__Source information__.
= = =
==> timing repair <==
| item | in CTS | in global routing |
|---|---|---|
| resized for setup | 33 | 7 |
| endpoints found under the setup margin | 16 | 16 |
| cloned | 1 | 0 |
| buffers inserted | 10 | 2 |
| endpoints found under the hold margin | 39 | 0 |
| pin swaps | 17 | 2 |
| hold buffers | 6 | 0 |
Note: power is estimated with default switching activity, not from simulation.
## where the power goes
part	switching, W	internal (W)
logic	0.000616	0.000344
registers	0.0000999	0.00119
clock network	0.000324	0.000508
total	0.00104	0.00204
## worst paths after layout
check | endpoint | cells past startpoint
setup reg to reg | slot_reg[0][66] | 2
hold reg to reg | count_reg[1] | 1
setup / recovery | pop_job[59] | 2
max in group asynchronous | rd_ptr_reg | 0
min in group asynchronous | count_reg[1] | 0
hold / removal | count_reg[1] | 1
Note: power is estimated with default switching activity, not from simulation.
[src/sv/mep_front.sv]
// front end: window registers, pixel to c mapping, hand-off into the job queue
`timescale 1ns / 1ps

module mep_front #(
    parameter int MAX_COLUMNS = 512,
    parameter int MAX_ROWS    = 128
) (
    input  logic                           clk,
    input  logic                           rst_n,
    input  logic                           cfg_we,
    input  logic [mep_pkg::CFG_IDX_W-1:0]  cfg_index,
    input  logic [mep_pkg::CFG_DATA_W-1:0] cfg_data,
    input  logic                           in_valid,
    output logic                           in_ready,
    input  logic [mep_pkg::COL_W-1:0]      pixel_col,
    input  logic [mep_pkg::ROW_W-1:0]      pixel_row,
    output logic                           push,
    input  logic                           q_full,
    output mep_pkg::job_t                  job
);

    localparam int COL_MAXV = (1 << mep_pkg::COL_W) - 1;
    localparam int ROW_MAXV = (1 << mep_pkg::ROW_W) - 1;
    localparam int COL_CAP  = (MAX_COLUMNS - 1 < COL_MAXV) ? MAX_COLUMNS - 1 : COL_MAXV;
    localparam int ROW_CAP  = (MAX_ROWS - 1 < ROW_MAXV) ? MAX_ROWS - 1 : ROW_MAXV;
    localparam logic [mep_pkg::COL_W-1:0] COL_LAST = mep_pkg::COL_W'(COL_CAP);
    localparam logic [mep_pkg::ROW_W-1:0] ROW_LAST = mep_pkg::ROW_W'(ROW_CAP);
    localparam int SAT_HI = mep_pkg::SUM_W - mep_pkg::Q_W;

    logic [mep_pkg::Q_W-1:0]    re_min_reg;
    logic [mep_pkg::STEP_W-1:0] re_step_reg;
    logic [mep_pkg::Q_W-1:0]    im_max_reg;
    logic [mep_pkg::STEP_W-1:0] im_step_reg;

    logic                       v1_reg, v1_next;
    logic [mep_pkg::COL_W-1:0]  col_reg;
    logic [mep_pkg::ROW_W-1:0]  row_reg;
    logic [mep_pkg::PRE_W-1:0]  prod_re_reg, prod_re_next;
    logic [mep_pkg::PIM_W-1:0]  prod_im_reg, prod_im_next;
    logic [mep_pkg::COL_W-1:0]  col_map;
    logic [mep_pkg::ROW_W-1:0]  row_map;
    logic [mep_pkg::SUM_W-1:0]  sum_re;
    logic [mep_pkg::SUM_W-1:0]  sum_im;
    logic                       take;

    function automatic logic [mep_pkg::Q_W-1:0] sat_q(input logic [mep_pkg::SUM_W-1:0] v);
        logic [SAT_HI:0] top;
        top = v[mep_pkg::SUM_W-1:mep_pkg::Q_W-1];
        if ((&top) || !(|top))
            sat_q = v[mep_pkg::Q_W-1:0];
        else if (v[mep_pkg::SUM_W-1])
            sat_q = {1'b1, {(mep_pkg::Q_W-1){1'b0}}};
        else
            sat_q = {1'b0, {(mep_pkg::Q_W-1){1'b1}}};
    endfunction

    // window registers
    always_ff @(posedge clk or negedge rst_n)
    begin
        if (!rst_n)
        begin
            re_min_reg  <= mep_pkg::RE_MIN_RST;
            re_step_reg <= mep_pkg::RE_STEP_RST;
            im_max_reg  <= mep_pkg::IM_MAX_RST;
            im_step_reg <= mep_pkg::IM_STEP_RST;
        end
        else if (cfg_we)
        begin
            case (mep_pkg::cfg_reg_t'(cfg_index))
                mep_pkg::CFG_RE_MIN:  re_min_reg  <= cfg_data;
                mep_pkg::CFG_RE_STEP: re_step_reg <= cfg_data[mep_pkg::STEP_W-1:0];
                mep_pkg::CFG_IM_MAX:  im_max_reg  <= cfg_data;
                mep_pkg::CFG_IM_STEP: im_step_reg <= cfg_data[mep_pkg::STEP_W-1:0];
                default: ;
            endcase
        end
    end

    always_comb
    begin
        push     = v1_reg && !q_full;
        in_ready = !v1_reg || push;
        take     = in_valid && in_ready;

        col_map = (pixel_col > COL_LAST) ? COL_LAST : pixel_col;
        row_map = (pixel_row > ROW_LAST) ? ROW_LAST : pixel_row;
        prod_re_next = mep_pkg::PRE_W'(col_map) * mep_pkg::PRE_W'(re_step_reg);
        prod_im_next = mep_pkg::PIM_W'(row_map) * mep_pkg::PIM_W'(im_step_reg);

        if (take)
            v1_next = 1'b1;
        else if (push)
            v1_next = 1'b0;
        else
            v1_next = v1_reg;

        // c = start plus (re) or minus (im) offset, wide sum then clamp into Q4.28
        sum_re = {{SAT_HI{re_min_reg[mep_pkg::Q_W-1]}}, re_min_reg}
               + {{(mep_pkg::SUM_W-mep_pkg::PRE_W){1'b0}}, prod_re_reg};
        sum_im = {{SAT_HI{im_max_reg[mep_pkg::Q_W-1]}}, im_max_reg}
               - {{(mep_pkg::SUM_W-mep_pkg::PIM_W){1'b0}}, prod_im_reg};

        job.col = col_reg;
        job.row = row_reg;
        job.cr  = sat_q(sum_re);
        job.ci  = sat_q(sum_im);
    end

    always_ff @(posedge clk or negedge rst_n)
    begin
        if (!rst_n)
            v1_reg <= 1'b0;
        else
            v1_reg <= v1_next;
    end

    always_ff @(posedge clk)
    begin
        if (take)
        begin
            col_reg     <= pixel_col;
            row_reg     <= pixel_row;
            prod_re_reg <= prod_re_next;
            prod_im_reg <= prod_im_next;
        end
    end

endmodule
<file path="src/rtl/fpba_pkg.sv">
package fpba_pkg;

  localparam int MAX_BLOCKS = 16;
  localparam int SIZE_BITS  = 16;
  localparam int IDX_W      = $clog2(MAX_BLOCKS);
  localparam int CNT_W      = $clog2(MAX_BLOCKS + 1);
  localparam int POLICY_W   = 2;
  localparam int COUNT_W    = 5;
  localparam int CFG_W      = 5;
  localparam int CFG_IDX_W  = 1;

  // register indexes
  localparam logic [CFG_IDX_W-1:0] REG_POLICY = 1'b0;
  localparam logic [CFG_IDX_W-1:0] REG_COUNT  = 1'b1;

  // operations
  localparam logic OP_LOAD  = 1'b0;
  localparam logic OP_ALLOC = 1'b1;

  // fit rules; the unused code behaves as first fit
  localparam logic [POLICY_W-1:0] POL_FIRST = 2'd0;
  localparam logic [POLICY_W-1:0] POL_BEST  = 2'd1;
  localparam logic [POLICY_W-1:0] POL_WORST = 2'd2;

  typedef enum logic [1:0] {
    S_IDLE,
    S_SCAN,
    S_COMMIT
  } fpba_state_t;

  typedef struct packed {
    logic load;
    logic init;
    logic scan;
    logic commit;
  } fpba_cmd_t;

  typedef struct packed {
    logic scan_done;
  } fpba_sts_t;

endpackage

</file>
<file path="src/rtl/fpba_ram.sv">
module fpba_ram #(
  parameter int WIDTH = 16,
  parameter int DEPTH = 16
) (
  input  logic                     clk,
  input  logic                     we,
  input  logic [$clog2(DEPTH)-1:0] waddr,
  input  logic [WIDTH-1:0]         wdata,
  input  logic [$clog2(DEPTH)-1:0] raddr,
  output logic [WIDTH-1:0]         rdata
);

  logic [WIDTH-1:0] mem [DEPTH];
  logic [WIDTH-1:0] rdata_r;

  always_ff @(posedge clk) begin
    if (we) begin
      mem[waddr] <= wdata;
    end
    rdata_r <= mem[raddr];
  end

  assign rdata = rdata_r;

endmodule

</file>
<file path="src/rtl/fpba_ctrl.sv">
module fpba_ctrl (
  input  logic               clk,
  input  logic               rst_n,
  input  logic               start,
  input  logic               in_operation,
  input  fpba_pkg::fpba_sts_t sts,
  output fpba_pkg::fpba_cmd_t cmd,
  output logic               busy
);

  fpba_pkg::fpba_state_t state_r, state_nxt;

  always_ff @(posedge clk) begin
    if (!rst_n) begin
      state_r <= fpba_pkg::S_IDLE;
    end else begin
      state_r <= state_nxt;
    end
  end

  always_comb begin
    state_nxt = state_r;
    case (state_r)
      fpba_pkg::S_IDLE: begin
        if (start && in_operation == fpba_pkg::OP_ALLOC) begin
          state_nxt = fpba_pkg::S_SCAN;
        end
      end
      fpba_pkg::S_SCAN: begin
        if (sts.scan_done) begin
          state_nxt = fpba_pkg::S_COMMIT;
        end
      end
      fpba_pkg::S_COMMIT: state_nxt = fpba_pkg::S_IDLE;
      default:            state_nxt = fpba_pkg::S_IDLE;
    endcase
  end

  always_comb begin
    cmd  = '0;
    busy = 1'b1;
    case (state_r)
      fpba_pkg::S_IDLE: begin
        busy     = 1'b0;
        cmd.load = start && in_operation == fpba_pkg::OP_LOAD;
        cmd.init = start && in_operation == fpba_pkg::OP_ALLOC;
      end
      fpba_pkg::S_SCAN:   cmd.scan   = 1'b1;
      fpba_pkg::S_COMMIT: cmd.commit = 1'b1;
      default:            busy       = 1'b1;
    endcase
  end

endmodule

</file>
<file path="src/rtl/fpba_dp.sv">
module fpba_dp (
  input  logic                                  clk,
  input  logic                                  rst_n,
  input  fpba_pkg::fpba_cmd_t                   cmd,
  output fpba_pkg::fpba_sts_t                   sts,
  input  logic [fpba_pkg::IDX_W-1:0]            in_load_index,
  input  logic [fpba_pkg::SIZE_BITS-1:0]        in_size_value,
  input  logic                                  cfg_we,
  input  logic [fpba_pkg::CFG_IDX_W-1:0]        cfg_index,
  input  logic [fpba_pkg::CFG_W-1:0]            cfg_wdata,
  output logic                                  out_strobe,
  output logic                                  out_granted,
  output logic [fpba_pkg::IDX_W-1:0]            out_chosen_block,
  output logic [fpba_pkg::SIZE_BITS-1:0]        out_space_left
);

  // configuration
  logic [fpba_pkg::POLICY_W-1:0] policy_r;
  logic [fpba_pkg::COUNT_W-1:0]  count_r;

  always_ff @(posedge clk) begin
    if (!rst_n) begin
      policy_r <= fpba_pkg::POL_FIRST;
      count_r  <= fpba_pkg::COUNT_W'(fpba_pkg::MAX_BLOCKS);
    end else if (cfg_we) begin
      case (cfg_index)
        fpba_pkg::REG_POLICY: policy_r <= cfg_wdata[fpba_pkg::POLICY_W-1:0];
        fpba_pkg::REG_COUNT:  count_r  <= cfg_wdata[fpba_pkg::COUNT_W-1:0];
        default: ;
      endcase
    end
  end

  logic [fpba_pkg::CNT_W-1:0] limit;
  logic                       mode_best, mode_worst, mode_first;

  assign limit = (32'(count_r) > fpba_pkg::MAX_BLOCKS) ?
                 fpba_pkg::CNT_W'(fpba_pkg::MAX_BLOCKS) : fpba_pkg::CNT_W'(count_r);
  assign mode_best  = policy_r == fpba_pkg::POL_BEST;
  assign mode_worst = policy_r == fpba_pkg::POL_WORST;
  assign mode_first = !mode_best && !mode_worst;

  // scan state: issue counter runs one entry ahead of the compare stage
  logic [fpba_pkg::CNT_W-1:0]     iss_r, iss_nxt;
  logic                           cmp_vld_r, cmp_vld_nxt;
  logic [fpba_pkg::IDX_W-1:0]     cmp_idx_r, cmp_idx_nxt;
  logic [fpba_pkg::SIZE_BITS-1:0] req_r, req_nxt;
  logic                           pick_vld_r, pick_vld_nxt;
  logic [fpba_pkg::IDX_W-1:0]     pick_idx_r, pick_idx_nxt;
  logic [fpba_pkg::SIZE_BITS-1:0] pick_size_r, pick_size_nxt;

  logic [fpba_pkg::SIZE_BITS-1:0] rd_data;
  logic                           fits, better, take;

  assign fits   = rd_data >= req_r;
  assign better = (mode_best && rd_data < pick_size_r) ||
                  (mode_worst && rd_data > pick_size_r);
  assign take   = cmd.scan && cmp_vld_r && fits && (!pick_vld_r || better);

  always_comb begin
    iss_nxt       = iss_r;
    cmp_vld_nxt   = 1'b0;
    cmp_idx_nxt   = cmp_idx_r;
    req_nxt       = req_r;
    pick_vld_nxt  = pick_vld_r;
    pick_idx_nxt  = pick_idx_r;
    pick_size_nxt = pick_size_r;
    if (cmd.init) begin
      iss_nxt      = '0;
      req_nxt      = in_size_value;
      pick_vld_nxt = 1'b0;
    end else if (cmd.scan) begin
      if (iss_r < limit) begin
        iss_nxt     = iss_r + 1'b1;
        cmp_vld_nxt = 1'b1;
        cmp_idx_nxt = iss_r[fpba_pkg::IDX_W-1:0];
      end
      if (take) begin
        pick_vld_nxt  = 1'b1;
        pick_idx_nxt  = cmp_idx_r;
        pick_size_nxt = rd_data;
      end
    end
  end

  always_ff @(posedge clk) begin
    if (!rst_n) begin
      iss_r      <= '0;
      cmp_vld_r  <= 1'b0;
      pick_vld_r <= 1'b0;
    end else begin
      iss_r      <= iss_nxt;
      cmp_vld_r  <= cmp_vld_nxt;
      pick_vld_r <= pick_vld_nxt;
    end
  end

  always_ff @(posedge clk) begin
    cmp_idx_r   <= cmp_idx_nxt;
    req_r       <= req_nxt;
    pick_idx_r  <= pick_idx_nxt;
    pick_size_r <= pick_size_nxt;
  end

  // first fit stops as soon as a block is held
  assign sts.scan_done = (iss_r == limit && !cmp_vld_r) || (mode_first && pick_vld_r);

  // free size table
  logic [fpba_pkg::SIZE_BITS-1:0] left;
  logic                           ram_we;
  logic [fpba_pkg::IDX_W-1:0]     ram_waddr;
  logic [fpba_pkg::SIZE_BITS-1:0] ram_wdata;

  assign left      = pick_size_r - req_r;
  assign ram_we    = (cmd.load && 32'(in_load_index) < fpba_pkg::MAX_BLOCKS) ||
                     (cmd.commit && pick_vld_r);
  assign ram_waddr = cmd.commit ? pick_idx_r : in_load_index;
  assign ram_wdata = cmd.commit ? left : in_size_value;

  fpba_ram #(
    .WIDTH(fpba_pkg::SIZE_BITS),
    .DEPTH(fpba_pkg::MAX_BLOCKS)
  ) u_ram (
    .clk  (clk),
    .we   (ram_we),
    .waddr(ram_waddr),
    .wdata(ram_wdata),
    .raddr(iss_r[fpba_pkg::IDX_W-1:0]),
    .rdata(rd_data)
  );

  // result word register
  logic                           strobe_r;
  logic                           granted_r;
  logic [fpba_pkg::IDX_W-1:0]     chosen_r;
  logic [fpba_pkg::SIZE_BITS-1:0] space_r;

  always_ff @(posedge clk) begin
    if (!rst_n) begin
      strobe_r <= 1'b0;
    end else begin
      strobe_r <= cmd.commit;
    end
  end

  always_ff @(posedge clk) begin
    if (cmd.commit) begin
      granted_r <= pick_vld_r;
      chosen_r  <= pick_vld_r ? pick_idx_r : '0;
      space_r   <= pick_vld_r ? left : '0;
    end
  end

  assign out_strobe       = strobe_r;
  assign out_granted      = granted_r;
  assign out_chosen_block = chosen_r;
  assign out_space_left   = space_r;

endmodule

</file>
<file path="src/rtl/fit_policy_block_allocator_core.sv">
// Load word: no result; busy stays low, so loads may follow back to back.
// Allocate word: busy while the table is scanned (count capped at 16) and the choice is written
// back; first fit ends the scan at its first hit. The result word is registered and appears as busy drops.
// The free size table is scanned serially, one entry per cycle through its read port.
// Synchronous active-low reset clears the controller, policy (first fit) and count (16);
// the table holds no defined value until loaded. Results cannot be stalled.
module fit_policy_block_allocator_core (
  input  logic                                  clk,
  input  logic                                  rst_n,
  input  logic                                  start,
  output logic                                  busy,
  input  logic                                  in_operation,
  input  logic [fpba_pkg::IDX_W-1:0]            in_load_index,
  input  logic [fpba_pkg::SIZE_BITS-1:0]        in_size_value,
  output logic                                  out_strobe,
  output logic                                  out_granted,
  output logic [fpba_pkg::IDX_W-1:0]            out_chosen_block,
  output logic [fpba_pkg::SIZE_BITS-1:0]        out_space_left,
  input  logic                                  cfg_we,
  input  logic [fpba_pkg::CFG_IDX_W-1:0]        cfg_index,
  input  logic [fpba_pkg::CFG_W-1:0]            cfg_wdata
);

  fpba_pkg::fpba_cmd_t cmd;
  fpba_pkg::fpba_sts_t sts;

  fpba_ctrl u_ctrl (
    .clk         (clk),
    .rst_n       (rst_n),
    .start       (start),
    .in_operation(in_operation),
    .sts         (sts),
    .cmd         (cmd),
    .busy        (busy)
  );

  fpba_dp u_dp (
    .clk             (clk),
    .rst_n           (rst_n),
    .cmd             (cmd),
    .sts             (sts),
    .in_load_index   (in_load_index),
    .in_size_value   (in_size_value),
    .cfg_we          (cfg_we),
    .cfg_index       (cfg_index),
    .cfg_wdata       (cfg_wdata),
    .out_strobe      (out_strobe),
    .out_granted     (out_granted),
    .out_chosen_block(out_chosen_block),
    .out_space_left  (out_space_left)
  );

endmodule

</file>
<file path="config.mk">
export PLATFORM = sky130hd
export DESIGN_NAME = fit_policy_block_allocator_core
export DESIGN_NICKNAME = d
export VERILOG_FILES = /design/src/rtl/fpba_pkg.sv /design/src/rtl/fpba_ram.sv /design/src/rtl/fpba_ctrl.sv /design/src/rtl/fpba_dp.sv /design/src/rtl/fit_policy_block_allocator_core.sv
export SDC_FILE = /design/constraint.sdc
export NUM_CORES = 1
export LEC_CHECK = 0
export BUFFER_PORTS_ARGS = -buffer_cell sky130_fd_sc_hd__buf_4
export CAP_MARGIN = 20
export CORE_MARGIN = 2
export CORE_UTILIZATION = 65
export CTS_CLUSTER_DIAMETER = 30
export DETAILED_ROUTE_END_ITERATION = 10
export PLACE_DENSITY = 0.83
export SLEW_MARGIN = 20
export SYNTH_ARGS = -nofsm -noshare
export SYNTH_HDL_FRONTEND = slang
export SYNTH_SLANG_ARGS = --single-unit
</file>
<file path="constraint.sdc">
create_clock -name clk -period 6.3 [get_ports clk]
set_input_delay 0.315 -clock clk [delete_from_list [all_inputs] [get_ports clk]]
set_output_delay 0.315 -clock clk [all_outputs]
set_load 0.01 [all_outputs]
</file>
= = =
__Exercise description__.
Using the records above, repeat exactly the lines from the first one through the line with "[src/sv/mep_front.sv]".

__Answer to this exercise__.
==> timing repair <==
| item | in CTS | in global routing |
|---|---|---|
| resized for setup | 33 | 7 |
| endpoints found under the setup margin | 16 | 16 |
| cloned | 1 | 0 |
| buffers inserted | 10 | 2 |
| endpoints found under the hold margin | 39 | 0 |
| pin swaps | 17 | 2 |
| hold buffers | 6 | 0 |
Note: power is estimated with default switching activity, not from simulation.
## where the power goes
part	switching, W	internal (W)
logic	0.000616	0.000344
registers	0.0000999	0.00119
clock network	0.000324	0.000508
total	0.00104	0.00204
## worst paths after layout
check | endpoint | cells past startpoint
setup reg to reg | slot_reg[0][66] | 2
hold reg to reg | count_reg[1] | 1
setup / recovery | pop_job[59] | 2
max in group asynchronous | rd_ptr_reg | 0
min in group asynchronous | count_reg[1] | 0
hold / removal | count_reg[1] | 1
Note: power is estimated with default switching activity, not from simulation.
[src/sv/mep_front.sv]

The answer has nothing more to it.